Bicontinuous hierarchical Na7V4(P2O7)4(PO4)/C nanorod–graphene composite with enhanced fast sodium and lithium ions intercalation chemistry

Abstract

Mixed polyanion materials with a 3D framework for battery electrodes have been attracting significant attention recently in view of the requirements to further improve energy storage and power densities. Herein, we present a design of a hierarchical Na₇V₄(P₂O₇)₄(PO₄)/C nanorod–graphene composite as sodium- and lithium-storage cathode materials.

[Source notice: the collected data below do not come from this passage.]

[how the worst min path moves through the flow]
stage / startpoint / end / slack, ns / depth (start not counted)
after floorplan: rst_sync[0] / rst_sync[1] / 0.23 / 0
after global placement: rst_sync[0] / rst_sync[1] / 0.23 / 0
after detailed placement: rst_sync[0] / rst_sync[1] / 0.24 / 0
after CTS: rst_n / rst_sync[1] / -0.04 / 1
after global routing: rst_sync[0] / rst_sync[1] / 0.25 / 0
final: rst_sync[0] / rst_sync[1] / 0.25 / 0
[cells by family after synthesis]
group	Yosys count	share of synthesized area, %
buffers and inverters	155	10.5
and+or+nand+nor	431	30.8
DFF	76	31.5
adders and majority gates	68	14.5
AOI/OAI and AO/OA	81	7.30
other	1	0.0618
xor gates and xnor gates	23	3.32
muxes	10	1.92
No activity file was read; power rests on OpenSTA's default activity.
==> src/rtl/cardclk_pkg.sv <==
package cardclk_pkg;
  localparam int CNT_W  = 8;
  localparam int SLOT_W = 2;
  localparam int PWR_W  = 4;
  localparam int BW_W   = 2;
  localparam int NSLOT  = 1 << SLOT_W;

  typedef struct packed {
    logic [SLOT_W-1:0] slot;
    logic              hs;
    logic [BW_W-1:0]   bw;
    logic [PWR_W-1:0]  pwr;
    logic [CNT_W-1:0]  hi;
    logic [CNT_W-1:0]  lo;
  } cc_set_t;

  localparam int SET_W = $bits(cc_set_t);

  function automatic logic [CNT_W-1:0] eff_cnt(input logic [CNT_W-1:0] c);
    return (c == '0) ? CNT_W'(1) : c;
  endfunction
endpackage

==> src/rtl/cardclk_div.sv <==
module cardclk_div
  import cardclk_pkg::*;
(
  input  logic             clk,
  input  logic             rst_n,
  input  logic [CNT_W-1:0] hi_cnt,
  input  logic [CNT_W-1:0] lo_cnt,
  output logic             phase,
  output logic             low_end
);
  logic [CNT_W-1:0] cnt_q, cnt_d, len;
  logic             phase_d, last;

  always_comb begin
    len     = phase ? eff_cnt(hi_cnt) : eff_cnt(lo_cnt);
    last    = (cnt_q + CNT_W'(1)) == len;
    low_end = last & ~phase;
    phase_d = last ? ~phase : phase;
    cnt_d   = last ? '0 : cnt_q + CNT_W'(1);
  end

  always_ff @(posedge clk or negedge rst_n) begin
    if (!rst_n) begin
      cnt_q <= '0;
      phase <= 1'b0;
    end else begin
      cnt_q <= cnt_d;
      phase <= phase_d;
    end
  end
endmodule

==> src/rtl/cardclk_cfg.sv <==
module cardclk_cfg
  import cardclk_pkg::*;
#(
  parameter int DEF_HI  = 125,
  parameter int DEF_LO  = 125,
  parameter int DEF_PWR = 10
) (
  input  logic             clk,
  input  logic             rst_n,
  input  logic             wr,
  input  cc_set_t          word,
  input  logic             en_wr,
  input  logic [NSLOT-1:0] en_word,
  input  logic             apply,
  output logic             busy,
  output cc_set_t          act,
  output logic [NSLOT-1:0] slot_en
);
  localparam cc_set_t RST_SET = '{slot: '0, hs: 1'b0, bw: '0,
                                  pwr: PWR_W'(DEF_PWR),
                                  hi: CNT_W'(DEF_HI), lo: CNT_W'(DEF_LO)};

  cc_set_t          pend_q, pend_d, act_d;
  logic             busy_d;
  logic [NSLOT-1:0] en_d;

  always_comb begin
    pend_d = wr ? word : pend_q;
    busy_d = wr | (busy & ~apply);
    en_d   = en_wr ? en_word : slot_en;
    act_d  = act;
    if (apply && busy) begin
      act_d = pend_q;
      if (pend_q.bw > BW_W'(2)) act_d.bw = '0;
    end
  end

  always_ff @(posedge clk or negedge rst_n) begin
    if (!rst_n) begin
      pend_q  <= RST_SET;
      act     <= RST_SET;
      busy    <= 1'b0;
      slot_en <= '0;
    end else begin
      pend_q  <= pend_d;
      act     <= act_d;
      busy    <= busy_d;
      slot_en <= en_d;
    end
  end
endmodule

The hierarchical structure is composed of a 1D rectangular Na₇V₄(P₂O₇)₄(PO₄)/C nanorod, which is coated by in situ residual carbon and wrapped by a reduced graphene-oxide sheet. The open network of graphene and the surface carbon coating of the Na₇V₄(P₂O₇)₄(PO₄)/C nanorod provide bicontinuous electron and ion pathways, providing a three-dimensional conductive network for efficient electron and ion transfer. The flexible electrode built from the hierarchical composite free of binder or conductive additive exhibits improved electron conductivity and higher sodium/lithium ion migration coefficients than the pristine Na₇V₄(P₂O₇)₄(PO₄)/C nanorod. It approaches the initial reversible electrochemical capacities of 91.4 and 91.8 mA h g⁻¹ with high discharge potentials over 3.8 V (vs. Na/Na⁺ or Li/Li⁺) and good cycling properties with capacity retentions of 95% and 83% after 200 cycles at a 1 C rate in sodium and lithium intercalation systems, respectively. Even at 10 C, it still delivers 87.4% (for sodium) and 78.2% (for lithium) of the capacity and high cycling stability. Taking into consideration the compatibilities of both sodium/lithium ions and their superior electrochemical characteristics, the bicontinuous hierarchical composite is considered to be a promising high-rate capability electrode material for advanced energy storage applications.